Background: an optimization exercise with open tools, aiming at small area and a short achievable clock period. Do not read the settings as production practice.
RTL that was checked went through simulation tests only; none was proved equivalent to the original.
Power figures rest on the tool's default switching activity, not on a simulated workload.

## alu16bit
module alu16bit (
  input clk,
  input reset,
  input [2:0] operation,
  input [15:0] operand_A,
  input [15:0] operand_B,
  output reg [31:0] result,
  output reg carry_flag,
  output reg zero_flag
);
Size: roughly 740 cells after synthesis, about 34 flip-flops.
Settings: LEC_CHECK=0, ABC_AREA=0, CAP_MARGIN=20, CORE_MARGIN=2, CORE_UTILIZATION=40, GPL_TIMING_DRIVEN=0, SETUP_SLACK_MARGIN=0.6, SLEW_MARGIN=20, SYNTH_HIERARCHICAL=1; clock period 7.2 ns.
standard.sh (not shown) runs the stock make flow with config.mk's settings and CLKGATE_MAP_FILE= SYNTH_SCRIPT=/design/flow/synth_recipe.tcl, a recipe that flattens the netlist after the stock synthesis.
==> flow/flow/run.sh <==
#!/bin/bash
# The standard layout, with the port buffers made of plain buffers (sky130
# buf_1, which the resizer may upsize) instead of the delay-cell buffers that
# buffer_ports picks by default.
set -euo pipefail
export BUFFER_PORTS_ARGS="-buffer_cell sky130_fd_sc_hd__buf_1"
bash standard.sh > standard.log 2>&1
==> next run, changes <==
- CORE_UTILIZATION: 40 -> 55
- SETUP_SLACK_MARGIN: 0.6 -> 0.5
Die area went down by about 27%.
Count of clock-buffer cells in the layout is higher by 1.
Global-route usage goes up by 8.2 points.
Design area drops by about 1.2%.
Final cell count shrinks by about 7%.
Sequential power hardly moves.
Wire length is lower by about 0.7%.
Worst hold slack improved by 0.0087 ns.
==> next run, changes <==
- CORE_UTILIZATION: 55 -> 40
- TNS_END_PERCENT: unset -> 0
What happened:
- global-route usage went down by 8.7 points
- sequential share of layout area stays flat
- count of clock-buffer cells in the layout falls by 1
- core utilization shrinks by 18 points
- wire length falls by 1.3%
- worst hold slack improved by 0.0041 ns
- area after synthesis is unchanged
- design area is lower by 0.65%
==> next run, changes <==
- GPL_TIMING_DRIVEN: 0 -> 1
- TNS_END_PERCENT: 0 -> unset
Outcome: Setup slack gets worse by 0.011 ns. Synthesized cell count stays the same. Global-route usage is higher by 1.1 points. Die area stays the same. Maximum frequency stays flat. Sequential power hardly moves. Cell count is higher by 3.8%. Non-clock buffer count is higher by 41. Cell area is higher by 1.7%. Power is higher by 5.4%. Area after synthesis is unchanged.
==> next run, changes <==
- GPL_TIMING_DRIVEN: 1 -> 0
- SETUP_SLACK_MARGIN: 0.5 -> 0.8
Result: Final area came out higher by 9.4%. Die area is unchanged. Hold slack gets worse by 0.12 ns. Power came out higher by 2.8%. First-iteration DRC count came out lower by 2.8%. Sequential share of layout area came out lower by 0.66 points. Routed wire length came out higher by 3.5%. Setup slack gets better by 0.14 ns. Final cell count came out higher by 0.35%.

---

Another version of the RTL of alu16bit (not shown whole).
For scale: roughly 840 cells after synthesis, ~34 flip-flops, ~71 I/O pins, about 8300 µm² of cells after synthesis.
==> flow/design.v (excerpt) <==
module alu16bit (
  input clk,
  input reset,
  input [2:0] operation,
  input [15:0] operand_A,
  input [15:0] operand_B,
  output reg [31:0] result,
  output reg carry_flag,
  output reg zero_flag
);
clock: 7.2 ns
lec_check: 0
abc_area: 0
cap_margin: 20
core_margin: 2
core_utilization: 40
gpl_timing_driven: 0
setup_slack_margin: 0.6
slew_margin: 20
synth_hierarchical: 1
Scripts as last shown in full above: flow/flow/run.sh
The first run finished clean.
==> next run, changes <==
Settings changed: SETUP_SLACK_MARGIN 0.6 to unset.
Result: The changed run produced a clean layout. Synthesized area does not change. Non-clock buffer count came out lower by 4. Routed wire length came out lower by 0.71%. Utilization came out lower by 1.7 points. Worst setup slack degrades by 0.47 ns. Sequential cell count stays the same. Global-route usage barely changes. Final area came out lower by 3.7%. First-iteration DRC count came out lower by 5.8%.
No run of this note included a check of the RTL's function; only the layout flow was run.

---

03-13:
Another version of the RTL of alu16bit (not shown whole).
Size: roughly 34 flip-flops, ~8100 um2 of cells after synthesis.
clock: 7.2 ns
lec_check: 0
abc_area: 0
cap_margin: 20
core_margin: 2
core_utilization: 40
gpl_timing_driven: 0
setup_slack_margin: 0.5
slew_margin: 20
synth_hierarchical: 1
Scripts as last shown in full above: flow/flow/run.sh
Changes in 10-08 relative to 03-13:
- SETUP_SLACK_MARGIN no longer set, was 0.5
--- outcome ---
- 10-08 completed; timing, DRC and antenna clean
- Taking 03-13 as the reference, in 10-08 design area lower; cell count now sits lower; met2 capacity usage during global routing roughly the same; number of instances resized during post-cts repair went down 14.
- 10-08 packs its core looser than 03-13.
- On length of routed met2 wiring, 03-13 tracks 10-08 almost exactly.
No functional check of the RTL was part of any run of this note.

---

== v6 ==
Another version of the RTL of alu16bit (not shown whole).
Size: ~750 cells after synthesis, ~34 flip-flops, about 0.0077 mm2 of cells after synthesis.
clock: 7.2 ns
lec_check: 0
abc_area: 0
cap_margin: 20
core_margin: 2
core_utilization: 40
gpl_timing_driven: 0
setup_slack_margin: 0.5
slew_margin: 20
synth_hierarchical: 1
Scripts as last shown in full above: flow/flow/run.sh
Input changes introduced in v7 (baseline for comparison: v6):
Settings: removing SETUP_SLACK_MARGIN (formerly 0.5).
Results
- Est. power | v7 vs v6 | v7 lower
- Changes observed in v7 relative to v6: global-route wire length before repair decreased by 2.5% relative to the old numbers; total length of routed wires decreased by 4.3% relative to the old numbers.
- v7 vs v6, critical path capture point: result[31]$_DFF_P_ vs result[28]$_DFF_P_
Function was not checked in any run of this note: the RTL went through the layout flow alone.

---

alu16bit with an RTL version that a note above also has.
For scale: about 34 flip-flops, ~71 I/O pins, roughly 0.0077 sq mm of cells after synthesis.
==> flow/config.mk <==
export PLATFORM = sky130hd
export DESIGN_NAME = alu16bit
export DESIGN_NICKNAME = alu16bit
export VERILOG_FILES = /design/flow/design.v
export SDC_FILE = /design/flow/constraint.sdc
export NUM_CORES = 4
export LEC_CHECK = 0
export ABC_AREA = 0
export CAP_MARGIN = 20
export CORE_MARGIN = 2
export CORE_UTILIZATION = 40
export GPL_TIMING_DRIVEN = 0
export SETUP_SLACK_MARGIN = 0.2
export SLEW_MARGIN = 20
export SYNTH_HIERARCHICAL = 1
==> flow/constraint.sdc <==
create_clock -name core_clock -period 7.2 [get_ports {clk}]
set_input_delay 1.4400 -clock core_clock [delete_from_list [all_inputs] [get_ports {clk}]]
set_output_delay 1.4400 -clock core_clock [all_outputs]
set_load 0.01 [all_outputs]
Scripts as last shown in full above: flow/flow/run.sh
Rerun with:
SETUP_SLACK_MARGIN = 0.4   (was 0.2)
Effect:
- setup slack gets better by 150 ps
- synthesized cell count stays the same
- core utilization rose by 0.80 points
- final cell count is about the same
- non-clock buffer count rose by 3
- cell area rose by 1.8%
- via count rose by 0.35%
- worst hold slack gets worse by 4.7 ps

....

Taking the lines above, repeat exactly those from the line that contains "export SYNTH_HIERARCHICAL = 1" through the line that contains "- setup slack gets better by 150 ps", and both of those lines as well. Include nothing else.

* _Answer section_
export SYNTH_HIERARCHICAL = 1
==> flow/constraint.sdc <==
create_clock -name core_clock -period 7.2 [get_ports {clk}]
set_input_delay 1.4400 -clock core_clock [delete_from_list [all_inputs] [get_ports {clk}]]
set_output_delay 1.4400 -clock core_clock [all_outputs]
set_load 0.01 [all_outputs]
Scripts as last shown in full above: flow/flow/run.sh
Rerun with:
SETUP_SLACK_MARGIN = 0.4   (was 0.2)
Effect:
- setup slack gets better by 150 ps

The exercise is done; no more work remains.